I feel like that description’s unclear. Here’s what the hack interface looks like:

It’s important to realize that while time is slowed down, it’s still happening, so you will sometimes have to interrupt your hack to dodge away from an enemy attack, and there are mods that will allow you to start from where you left off if you get interrupted, by losing connection or getting hit. This makes combat really frenetic and super satisfying, especially once you gain the ability to overheat your enemies, which allows you to do critical attacks. And there’s another mod that makes critical attacks also damage nearby enemies, and … man, combat is fun in this game.

The technical aspects are all solid; graphics are pretty stellar and I didn’t encounter any bugs. I’ve talked about this before; so long as I can tell what I’m doing, I don’t really worry about graphics in video games any longer. Diana and Hugh’s animations and facial expressions are great and while the environments are kinda samey (you’re on a moon base, after all) they do manage to work in a forest level via some nanotech-related shenanigans. Certain items have audio cues that help you find them and the game doesn’t actually tell you to listen for the audio cues, which was a nice touch. Voice acting is great– any time a game has a little kid in it (Diana’s not human, but comes off as being eight or so) you could be in some serious trouble with voice acting, but it’s really solid here, even in the more heavy emotional scenes.

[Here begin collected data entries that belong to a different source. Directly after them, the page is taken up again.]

<file path="src/rtl/beep_pkg.sv">
// Shared types and helpers for the beep cadence generator.
// The state encoding, special rate codes and the rate-to-half-period lookup live here.
package beep_pkg;

  typedef enum logic [1:0] {
    ST_IDLE,
    ST_ON,
    ST_OFF,
    ST_CONT
  } state_t;

  localparam logic [2:0] RATE_OFF  = 3'd0;
  localparam logic [2:0] RATE_CONT = 3'd5;

  // Cadence codes 1..4 select one of four ON/OFF half-period lengths.
  function automatic int half_of(input logic [2:0] rate,
                                 input int h1, input int h2, input int h3, input int h4);
    case (rate)
      3'd1:    return h1;
      3'd2:    return h2;
      3'd3:    return h3;
      default: return h4;
    endcase
  endfunction

endpackage

</file>
<file path="src/rtl/tone_gen.sv">
// Square-wave tone source: output toggles every TONE_HALF enabled cycles.
// Output is registered; restart or a low enable clears it to 0 on the next edge.
module tone_gen #(
  parameter int CNT_W     = 27,
  parameter int TONE_HALF = 12_500
) (
  input  logic clk,
  input  logic reset,
  input  logic en,
  input  logic restart,
  output logic tone
);

  localparam logic [CNT_W-1:0] TERM = CNT_W'(TONE_HALF - 1);

  logic [CNT_W-1:0] tone_cnt;

  always_ff @(posedge clk) begin
    if (reset || !en || restart) begin
      tone_cnt <= '0;
      tone     <= 1'b0;
    end else if (tone_cnt == TERM) begin
      tone_cnt <= '0;
      tone     <= ~tone;
    end else begin
      tone_cnt <= tone_cnt + CNT_W'(1);
    end
  end

endmodule

</file>
<file path="src/rtl/beep_pattern_gen.sv">
// Buzzer cadence FSM: gates a tone into ON/OFF beeps or a continuous tone by rate code.
// Outputs are registered and track the state one edge after the request is sampled.
module beep_pattern_gen
  import beep_pkg::*;
#(
  parameter int CNT_W     = 27,
  parameter int HALF_R1   = 12_500_000,
  parameter int HALF_R2   = 8_333_333,
  parameter int HALF_R3   = 6_250_000,
  parameter int HALF_R4   = 2_500_000,
  parameter int TONE_HALF = 12_500
) (
  input  logic       clk,
  input  logic       reset,
  input  logic [2:0] rate_sel,
  input  logic       mute,
  output logic       buzzer_out,
  output logic       beep_active,
  output logic       beep_strobe
);

  state_t           state, state_nxt;
  logic [CNT_W-1:0] phase_cnt, phase_nxt;
  logic [2:0]       cur_rate, rate_nxt;
  logic [2:0]       eff;
  logic [CNT_W-1:0] half_term;
  logic             phase_end;
  logic             tone_en, tone_restart;

  assign eff       = (mute || rate_sel > RATE_CONT || rate_sel == RATE_OFF) ? RATE_OFF : rate_sel;
  assign half_term = CNT_W'(half_of(cur_rate, HALF_R1, HALF_R2, HALF_R3, HALF_R4) - 1);
  assign phase_end = (phase_cnt == half_term);

  always_ff @(posedge clk) begin
    if (reset) begin
      state       <= ST_IDLE;
      phase_cnt   <= '0;
      cur_rate    <= RATE_OFF;
      beep_strobe <= 1'b0;
    end else begin
      state       <= state_nxt;
      phase_cnt   <= phase_nxt;
      cur_rate    <= rate_nxt;
      beep_strobe <= (state_nxt == ST_ON) && (state != ST_ON);
    end
  end

  // A silent request wins everywhere; otherwise cadence changes wait for the OFF terminal count.
  always_comb begin
    state_nxt = state;
    phase_nxt = '0;
    rate_nxt  = cur_rate;
    if (eff == RATE_OFF) begin
      state_nxt = ST_IDLE;
    end else begin
      case (state)
        ST_IDLE, ST_CONT: begin
          if (eff == RATE_CONT) begin
            state_nxt = ST_CONT;
          end else begin
            state_nxt = ST_ON;
            rate_nxt  = eff;
          end
        end
        ST_ON: begin
          if (phase_end) state_nxt = ST_OFF;
          else           phase_nxt = phase_cnt + CNT_W'(1);
        end
        ST_OFF: begin
          if (phase_end) begin
            if (eff == RATE_CONT) begin
              state_nxt = ST_CONT;
            end else begin
              state_nxt = ST_ON;
              rate_nxt  = eff;
            end
          end else begin
            phase_nxt = phase_cnt + CNT_W'(1);
          end
        end
        default: state_nxt = ST_IDLE;
      endcase
    end
  end

  always_comb begin
    beep_active = (state == ST_ON) || (state == ST_CONT);
  end

  assign tone_en      = (state_nxt == ST_ON) || (state_nxt == ST_CONT);
  assign tone_restart = ((state_nxt == ST_ON)   && (state != ST_ON)) ||
                        ((state_nxt == ST_CONT) && (state != ST_CONT));

  tone_gen #(
    .CNT_W    (CNT_W),
    .TONE_HALF(TONE_HALF)
  ) u_tone (
    .clk    (clk),
    .reset  (reset),
    .en     (tone_en),
    .restart(tone_restart),
    .tone   (buzzer_out)
  );

endmodule
</file>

And … yeah. About that. The game didn’t make me cry, but it bloody well could have. I’m not spoiling anything; the ending doesn’t exactly come out of nowhere but it still managed to take me by surprise, if only because holy shit, I didn’t think they were really gonna do that.

My tendency toward heavy exploration and trying to find everything led to about a 20-hour play through on this one; you need two of them to platinum the game, which I don’t think I’m going to do, but I might. You could probably get done in 10-12 hours if you weren’t poking your head into every nook and cranny. Definitely check it out.